- Information supplied
========================================================================

Source: an optimization exercise on an open RTL-to-GDS flow (aim: small area). Production flows keep margins and buffers that such runs may drop.
RTL that was checked went through simulation tests only; none was proved equivalent to the original.

## the previous run
==> module cpu_top, before the edit <==
module cpu_top (
    input  logic        clk,
    input  logic        rst,
    input  logic [15:0] mem_rdata,
    output logic [15:0] mem_addr,
    output logic [15:0] mem_wdata,
    output logic        mem_we,
    output logic        halted
);
    logic [3:0]        ph;      
    logic              init;    
    logic [11:0]       ir;      
    logic [7:0][15:0]  regs;
    logic [15:0]       pc;
    logic              pcc;     
    logic [13:0]       mar;
    logic [13:0]       mdr;
    logic              zf, cf;
    wire pb = ph[3];
    wire c0 = (ph[2:0] == 3'd0);
    wire [5:0] op = ir[11:6];
    wire [2:0] rx = ir[5:3];
    wire [2:0] ry = ir[2:0];
    wire lo   = ~op[5] & ~op[4];                  
    wire i_halt = (op == 6'd0);
    wire i_cmp  = (op == 6'd16);
    wire i_alu  = (lo & ((op[3:0] == 4'd4) | (op[3:0] == 4'd7) | (op[3:0] == 4'd8) |
                         (op[3:0] == 4'd9) | (op[3:0] == 4'd10) | (op[3:0] == 4'd12))) | i_cmp;
    wire hi   = (op[5:3] == 3'b100);             
    wire i_mov  = hi & (op[2:0] == 3'd0);
    wire i_ld   = hi & (op[2:0] == 3'd1);
    wire i_ldi  = hi & (op[2:0] == 3'd3);
    wire i_st   = hi & (op[2:0] == 3'd5);
    wire i_jmp  = (op == 6'd23);
    wire i_jcc  = (op[5:2] == 4'b0110);           
    wire i_wr   = (i_alu & ~op[4]) | i_mov | i_ld | i_ldi;
    wire cond   = (op[1] ? cf : zf) ^ op[0];
    wire i_jt   = i_jmp | (i_jcc & cond);
    wire i_jn   = i_jcc & ~cond;
    wire i_ari  = op[4] | (op[3] & (op[2] | op[1]));    
    wire i_subm = op[4] | op[2];                         
    wire i_and  = ~op[3] & op[0];                        
    wire i_not  = ~op[3] & ~op[0];
    wire i_or   = op[3] & ~op[0];
    wire i_xor  = op[3] & op[0];
    wire i_dat  = op[5] & op[0];                         
    wire [1:0] px = regs[rx][1:0];
    wire [1:0] py = regs[ry][1:0];
    wire [1:0] dat = c0 ? mem_rdata[1:0] : mdr[1:0];
    wire cin = c0 ? 1'b0 : cf;
    wire s0  = px[0] ^ py[0] ^ cin;
    wire a0  = px[0] ^ i_subm;
    wire k0  = (a0 & py[0]) | (a0 & cin) | (py[0] & cin);
    wire s1  = px[1] ^ py[1] ^ k0;
    wire a1  = px[1] ^ i_subm;
    wire k1  = (a1 & py[1]) | (a1 & k0) | (py[1] & k0);
    logic [1:0] res;
    always_comb begin
        if (op[5])      res = op[0] ? dat : py;    
        else if (i_ari) res = {s1, s0};
        else if (i_not) res = ~px;
        else if (i_and) res = px & py;
        else if (i_or)  res = px | py;
        else            res = px ^ py;
    end
    wire [1:0] wd = init ? 2'b00 : res;
    wire inc   = pb ? (i_ldi | i_jn) : 1'b1;
    wire pcin  = c0 ? inc : pcc;
    wire q0    = pc[0] ^ pcin;
    wire kq    = pc[0] & pcin;
    wire q1    = pc[1] ^ kq;
    wire [1:0] pc_new = init ? 2'b00 : ((pb & i_jt) ? dat : {q1, q0});
    wire       i_m  = hi & ~op[1] & op[0];           
    wire       mrg  = ~pb & i_m;
    wire [1:0] pa   = op[2] ? px : py;            
    always_ff @(posedge clk or posedge rst) begin
        if (rst) begin
            ph     <= 4'b1000;
            init   <= 1'b1;
            halted <= 1'b0;
            zf     <= 1'b0;
            cf     <= 1'b0;
        end else begin
            ph <= ph + 4'd1;
            if (ph == 4'b1111)
                init <= 1'b0;
            if (!init && pb && i_halt)
                halted <= 1'b1;
            if (!init && pb && i_alu) begin
                zf <= (c0 | zf) & (res == 2'b00);
                cf <= i_ari & k1;
            end
        end
    end
    always_ff @(posedge clk) begin
        for (int r = 0; r < 8; r++) begin
            if (init || (pb && i_wr && rx == 3'(r)))
                regs[r] <= {wd, regs[r][15:2]};
            else
                regs[r] <= {regs[r][1:0], regs[r][15:2]};
        end
        pc  <= {pc_new, pc[15:2]};
        pcc <= pc[1] & kq;
        mar <= {(mrg ? pa : pc_new), mar[13:2]};
        if (c0)
            mdr <= mem_rdata[15:2];
        else
            mdr <= {py, mdr[13:2]};
        if (!pb && c0)
            ir <= mem_rdata[15:4];
    end
    assign mem_addr  = {mar, (pb & i_m) ? pa : pc[1:0]};
    assign mem_wdata = {mdr, py};
    assign mem_we    = pb & c0 & i_st & ~init & ~halted;
endmodule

========================================================================

- Task
Could you restate, word for word, the lines above from the one with "(op[2:0] == 3'd5);" to the one with "always_comb begin", both included?

- Exercise output
    wire i_st   = hi & (op[2:0] == 3'd5);
    wire i_jmp  = (op == 6'd23);
    wire i_jcc  = (op[5:2] == 4'b0110);           
    wire i_wr   = (i_alu & ~op[4]) | i_mov | i_ld | i_ldi;
    wire cond   = (op[1] ? cf : zf) ^ op[0];
    wire i_jt   = i_jmp | (i_jcc & cond);
    wire i_jn   = i_jcc & ~cond;
    wire i_ari  = op[4] | (op[3] & (op[2] | op[1]));    
    wire i_subm = op[4] | op[2];                         
    wire i_and  = ~op[3] & op[0];                        
    wire i_not  = ~op[3] & ~op[0];
    wire i_or   = op[3] & ~op[0];
    wire i_xor  = op[3] & op[0];
    wire i_dat  = op[5] & op[0];                         
    wire [1:0] px = regs[rx][1:0];
    wire [1:0] py = regs[ry][1:0];
    wire [1:0] dat = c0 ? mem_rdata[1:0] : mdr[1:0];
    wire cin = c0 ? 1'b0 : cf;
    wire s0  = px[0] ^ py[0] ^ cin;
    wire a0  = px[0] ^ i_subm;
    wire k0  = (a0 & py[0]) | (a0 & cin) | (py[0] & cin);
    wire s1  = px[1] ^ py[1] ^ k0;
    wire a1  = px[1] ^ i_subm;
    wire k1  = (a1 & py[1]) | (a1 & k0) | (py[1] & k0);
    logic [1:0] res;
    always_comb begin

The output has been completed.